A notch above a monkey

Updated sgmllib

I wrote about a sgmllib problem a few days ago. I still may be a dolt and my code certainly needed fixing, but the bug remained nevertheless.

Hence I’ve made some small changes to sgmllib that fix problems I’ve had. New version, which passes all unit tests included in Python distribution, can be found here and I’d really appreciate if users of sgmllib could give it a go (that includes users of htmllib and BeautifulSoup).

Update: As suggested I’ve added an updated version of test_sgmllib.py, which includes an example where the old library fails and new one doesn’t.

Update 2 : It seems this is valid, even required SGML behavior.

Outage

This blog and other content of less dubious nature were inaccessible in last three days. A freak, previously unseen and therefore unforeseen scenario happened where two disks forming RAID-1, which haven’t shown a single sign of a problem, suddenly died simultaneously. As has been noted, a million to one chance scenarios crop up 9 times out of 10, so firm steps have been taken to prevent something like this from occurring ever again.

I’ve also rediscovered how I detest system administration and I’m happy to have competent friends to absolve me from it. I used to earn a part of my salary doing such work, which reminds me a lot of the war. Prolonged periods of preparations and shear boredom are pierced with short episodes full of adrenaline and occasionally terror of a fuck-up.
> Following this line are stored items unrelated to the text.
### src/irq_pkg.sv
// Shared APB structs, register offsets, encoder result and claim FSM states for the IRQ controller
`default_nettype none

package irq_pkg;

    // APB port widths
    localparam int APB_AW = 4;
    localparam int APB_DW = 32;

    // word offsets of the register map
    localparam logic [APB_AW-1:0] ADDR_PENDING = 4'h0;
    localparam logic [APB_AW-1:0] ADDR_MASK    = 4'h4;
    localparam logic [APB_AW-1:0] ADDR_HOLDOFF = 4'h8;
    localparam logic [APB_AW-1:0] ADDR_CLAIM   = 4'hC;

    // widest source id, claim word holds it in the low bits
    localparam int MAX_ID_W = 5;

    // claim word valid flag position
    localparam int CLAIM_VLD_BIT = 31;

    typedef struct packed {
        logic              psel;
        logic              penable;
        logic              pwrite;
        logic [APB_AW-1:0] paddr;
        logic [APB_DW-1:0] pwdata;
    } apb_req_t;

    typedef struct packed {
        logic [APB_DW-1:0] prdata;
        logic              pready;
        logic              pslverr;
    } apb_rsp_t;

    // encoder output
    typedef struct packed {
        logic                valid;
        logic [MAX_ID_W-1:0] id;
    } prio_res_t;

    typedef enum logic [1:0] {
        IDLE,
        SETTLE,
        READY,
        HOLD
    } claim_state_e;

endpackage

`default_nettype wire

### src/irq_apb_regs.sv
// APB register block holding pending, mask and holdoff, feeding the encoder and the claim FSM
`timescale 1ns/1ps
`default_nettype none

module irq_apb_regs #(
    parameter int NUM_SRC = 16,
    parameter int HOLD_W  = 8
) (
    input  logic               clk,
    input  logic               rst_n,
    input  irq_pkg::apb_req_t  apb_req,
    output irq_pkg::apb_rsp_t  apb_rsp,
    input  logic [NUM_SRC-1:0] irq_src,
    input  irq_pkg::prio_res_t res,
    input  logic               claim_ok,
    output logic [NUM_SRC-1:0] eff,
    output logic               eff_chg,
    output logic               claim_rd,
    output logic [HOLD_W-1:0]  holdoff
);

    logic [NUM_SRC-1:0]         pending_q;
    logic [NUM_SRC-1:0]         pending_d;
    logic [NUM_SRC-1:0]         mask_q;
    logic [NUM_SRC-1:0]         mask_d;
    logic [NUM_SRC-1:0]         clr_vec;
    logic                       access;
    logic                       wr;
    logic                       rd;
    logic                       mapped;
    logic                       err;
    logic                       claim_hit;
    logic [irq_pkg::APB_DW-1:0] claim_word;
    logic [irq_pkg::APB_DW-1:0] rd_data;

    // access phase only, APB never waits
    assign access = apb_req.psel & apb_req.penable;
    assign wr     = access & apb_req.pwrite;
    assign rd     = access & ~apb_req.pwrite;

    always_comb begin
        case (apb_req.paddr)
            irq_pkg::ADDR_PENDING,
            irq_pkg::ADDR_MASK,
            irq_pkg::ADDR_HOLDOFF,
            irq_pkg::ADDR_CLAIM: mapped = 1'b1;
            default:             mapped = 1'b0;
        endcase
    end

    // unmapped offset, or a write to the read-only claim word
    assign err = access & (~mapped | (apb_req.pwrite & (apb_req.paddr == irq_pkg::ADDR_CLAIM)));

    assign claim_rd  = rd & (apb_req.paddr == irq_pkg::ADDR_CLAIM);
    assign claim_hit = claim_rd & claim_ok & res.valid;

    always_comb begin
        claim_word = '0;
        if (claim_ok && res.valid) begin
            claim_word[irq_pkg::CLAIM_VLD_BIT]  = 1'b1;
            claim_word[irq_pkg::MAX_ID_W-1:0] = res.id;
        end
    end

    // w1c from software plus the claimed bit
    always_comb begin
        clr_vec = '0;
        if (wr && (apb_req.paddr == irq_pkg::ADDR_PENDING)) begin
            clr_vec = apb_req.pwdata[NUM_SRC-1:0];
        end
        if (claim_hit) begin
            clr_vec = clr_vec | (NUM_SRC'(1) << res.id);
        end
    end

    // a source still asserted keeps its bit set
    assign pending_d = (pending_q & ~clr_vec) | irq_src;
    assign mask_d    = (wr && (apb_req.paddr == irq_pkg::ADDR_MASK)) ?
                       apb_req.pwdata[NUM_SRC-1:0] : mask_q;

    always_ff @(posedge clk or negedge rst_n) begin
        if (!rst_n) begin
            pending_q <= '0;
            mask_q    <= '0;
            holdoff   <= '0;
        end else begin
            pending_q <= pending_d;
            mask_q    <= mask_d;
            if (wr && (apb_req.paddr == irq_pkg::ADDR_HOLDOFF)) begin
                holdoff <= apb_req.pwdata[HOLD_W-1:0];
            end
        end
    end

    assign eff     = pending_q & mask_q;
    assign eff_chg = (pending_d & mask_d) != eff;

    always_comb begin
        rd_data = '0;
        if (rd && !err) begin
            case (apb_req.paddr)
                irq_pkg::ADDR_PENDING: rd_data[NUM_SRC-1:0] = pending_q;
                irq_pkg::ADDR_MASK:    rd_data[NUM_SRC-1:0] = mask_q;
                irq_pkg::ADDR_HOLDOFF: rd_data[HOLD_W-1:0]  = holdoff;
                irq_pkg::ADDR_CLAIM:   rd_data              = claim_word;
                default:               rd_data              = '0;
            endcase
        end
    end

    assign apb_rsp = '{prdata: rd_data, pready: 1'b1, pslverr: err};

endmodule

`default_nettype wire

### src/seg_prio_enc.sv
// Two-stage segmented priority encoder returning the lowest set index of the masked pending vector
`timescale 1ns/1ps
`default_nettype none

module seg_prio_enc #(
    parameter int NUM_SRC  = 16,
    parameter int SEGMENTS = 4
) (
    input  logic               clk,
    input  logic               rst_n,
    input  logic [NUM_SRC-1:0] eff,
    output irq_pkg::prio_res_t res
);

    localparam int SEG_W = NUM_SRC / SEGMENTS;
    localparam int LOC_W = (SEG_W > 1) ? $clog2(SEG_W) : 1;
    localparam int ID_W  = irq_pkg::MAX_ID_W;

    logic [SEGMENTS-1:0]            seg_vld_d;
    logic [SEGMENTS-1:0]            seg_vld_q;
    logic [SEGMENTS-1:0][LOC_W-1:0] seg_loc_d;
    logic [SEGMENTS-1:0][LOC_W-1:0] seg_loc_q;
    irq_pkg::prio_res_t             res_d;

    // stage one, per segment
    // scan downward so the lowest set bit is the last to write
    always_comb begin
        seg_vld_d = '0;
        seg_loc_d = '0;
        for (int s = 0; s < SEGMENTS; s++) begin
            for (int i = SEG_W - 1; i >= 0; i--) begin
                if (eff[s*SEG_W + i]) begin
                    seg_vld_d[s] = 1'b1;
                    seg_loc_d[s] = LOC_W'(i);
                end
            end
        end
    end

    // stage two, lowest valid segment wins
    always_comb begin
        res_d = '0;
        for (int s = SEGMENTS - 1; s >= 0; s--) begin
            if (seg_vld_q[s]) begin
                res_d.valid = 1'b1;
                res_d.id    = ID_W'(s * SEG_W + int'(seg_loc_q[s]));
            end
        end
    end

    always_ff @(posedge clk or negedge rst_n) begin
        if (!rst_n) begin
            seg_vld_q <= '0;
            seg_loc_q <= '0;
            res       <= '0;
        end else begin
            seg_vld_q <= seg_vld_d;
            seg_loc_q <= seg_loc_d;
            res       <= res_d;
        end
    end

endmodule

`default_nettype wire

### src/irq_holdoff_timer.sv
// Down-counter timing the encoder settle window and the post-claim holdoff
`timescale 1ns/1ps
`default_nettype none

module irq_holdoff_timer #(
    parameter int HOLD_W = 8
) (
    input  logic              clk,
    input  logic              rst_n,
    input  logic              start,
    input  logic [HOLD_W-1:0] len,
    output logic              done
);

    // one extra bit for len plus 2
    localparam int CNT_W = HOLD_W + 1;

    logic [CNT_W-1:0] cnt_q;

    // the extra 2 cycles cover the encoder pipeline
    always_ff @(posedge clk or negedge rst_n) begin
        if (!rst_n) begin
            cnt_q <= '0;
        end else if (start) begin
            cnt_q <= CNT_W'(len) + CNT_W'(2);
        end else if (cnt_q != '0) begin
            cnt_q <= cnt_q - CNT_W'(1);
        end
    end

    // high in the cycle whose edge takes the count to zero
    assign done = (cnt_q == CNT_W'(1));

endmodule

`default_nettype wire

### src/irq_claim_fsm.sv
// Claim state machine gating irq until the encoder settles and honoring claims only in READY
`timescale 1ns/1ps
`default_nettype none

module irq_claim_fsm #(
    parameter int HOLD_W = 8
) (
    input  logic               clk,
    input  logic               rst_n,
    input  logic               eff_chg,
    input  logic               claim_rd,
    input  irq_pkg::prio_res_t res,
    input  logic [HOLD_W-1:0]  holdoff,
    input  logic               done,
    output logic               start,
    output logic [HOLD_W-1:0]  len,
    output logic               claim_ok,
    output logic               irq
);

    irq_pkg::claim_state_e state_q;
    irq_pkg::claim_state_e state_d;
    logic                  take;

    assign claim_ok = (state_q == irq_pkg::READY);
    assign irq      = claim_ok & res.valid;
    assign take     = claim_ok & claim_rd;

    always_comb begin
        state_d = state_q;
        start   = 1'b0;
        len     = '0;
        case (state_q)
            irq_pkg::IDLE: begin
                if (eff_chg) begin
                    state_d = irq_pkg::SETTLE;
                    start   = 1'b1;
                end
            end
            irq_pkg::SETTLE: begin
                // another change restarts the settle window
                if (eff_chg) begin
                    start = 1'b1;
                end else if (done) begin
                    state_d = irq_pkg::READY;
                end
            end
            irq_pkg::READY: begin
                if (take) begin
                    state_d = irq_pkg::HOLD;
                    start   = 1'b1;
                    len     = holdoff;
                end else if (eff_chg) begin
                    state_d = irq_pkg::SETTLE;
                    start   = 1'b1;
                end
            end
            irq_pkg::HOLD: begin
                // eff changes here ride out the holdoff
                if (done) begin
                    state_d = irq_pkg::READY;
                end
            end
            default: state_d = irq_pkg::IDLE;
        endcase
    end

    always_ff @(posedge clk or negedge rst_n) begin
        if (!rst_n) begin
            state_q <= irq_pkg::IDLE;
        end else begin
            state_q <= state_d;
        end
    end

endmodule

`default_nettype wire

### src/irq_ctrl_top.sv
// IRQ controller top level that sets the parameters and wires regs, encoder, FSM and timer
`timescale 1ns/1ps
`default_nettype none

module irq_ctrl_top #(
    parameter int NUM_SRC  = 16,
    parameter int SEGMENTS = 4,
    parameter int HOLD_W   = 8
) (
    input  logic               clk,
    input  logic               rst_n,
    input  irq_pkg::apb_req_t  apb_req,
    output irq_pkg::apb_rsp_t  apb_rsp,
    input  logic [NUM_SRC-1:0] irq_src,
    output logic               irq
);

    logic [NUM_SRC-1:0] eff;
    logic               eff_chg;
    logic               claim_rd;
    logic               claim_ok;
    logic [HOLD_W-1:0]  holdoff;
    logic [HOLD_W-1:0]  len;
    logic               start;
    logic               done;
    irq_pkg::prio_res_t res;

    irq_apb_regs #(
        .NUM_SRC (NUM_SRC),
        .HOLD_W  (HOLD_W)
    ) i_regs (
        .clk      (clk),
        .rst_n    (rst_n),
        .apb_req  (apb_req),
        .apb_rsp  (apb_rsp),
        .irq_src  (irq_src),
        .res      (res),
        .claim_ok (claim_ok),
        .eff      (eff),
        .eff_chg  (eff_chg),
        .claim_rd (claim_rd),
        .holdoff  (holdoff)
    );

    seg_prio_enc #(
        .NUM_SRC  (NUM_SRC),
        .SEGMENTS (SEGMENTS)
    ) i_enc (
        .clk   (clk),
        .rst_n (rst_n),
        .eff   (eff),
        .res   (res)
    );

    irq_claim_fsm #(
        .HOLD_W (HOLD_W)
    ) i_fsm (
        .clk      (clk),
        .rst_n    (rst_n),
        .eff_chg  (eff_chg),
        .claim_rd (claim_rd),
        .res      (res),
        .holdoff  (holdoff),
        .done     (done),
        .start    (start),
        .len      (len),
        .claim_ok (claim_ok),
        .irq      (irq)
    );

    irq_holdoff_timer #(
        .HOLD_W (HOLD_W)
    ) i_timer (
        .clk   (clk),
        .rst_n (rst_n),
        .start (start),
        .len   (len),
        .done  (done)
    );

endmodule

`default_nettype wire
Another lesson form another unexpected discovery. I missed my blog as much as I did my email. A sad discovery indeed, showing I don’t prefer listening over talking as much as I should. However, there’s a silver lining in knowing that I haven’t longed for either too much.

So, this is it. Everything should be back to normal, but if you find a dead link or something not working quite as it should, I’d appreciate a line or two describing the problem.

sgmllib.py parser woes

Does anybody have problems with sgmllib.py?

After I spent way too much time hunting a bug in my code, I gave up, read the goahead function in sgmllib.py and I’m certain now that its parser is broken.

Let’s say you’re handling a web page with inline Javascript code which also includes HTML tags. Even if you use a setliteral method to skip processing data inside <script> tags, sgmllib.py will start doing so when it encounters first </. It interprets this as a start of an end tag and tries to close it. Even though code handles cases of known and unknown tags, it fails to do the right thing because it simply doesn’t expect a scenario where this isn’t a tag at all.

The other possibility is that I’m simply a dolt who should do stuff like this only when rested. By the way, where’s the proper place to make an ass out of myself complaining about standard library?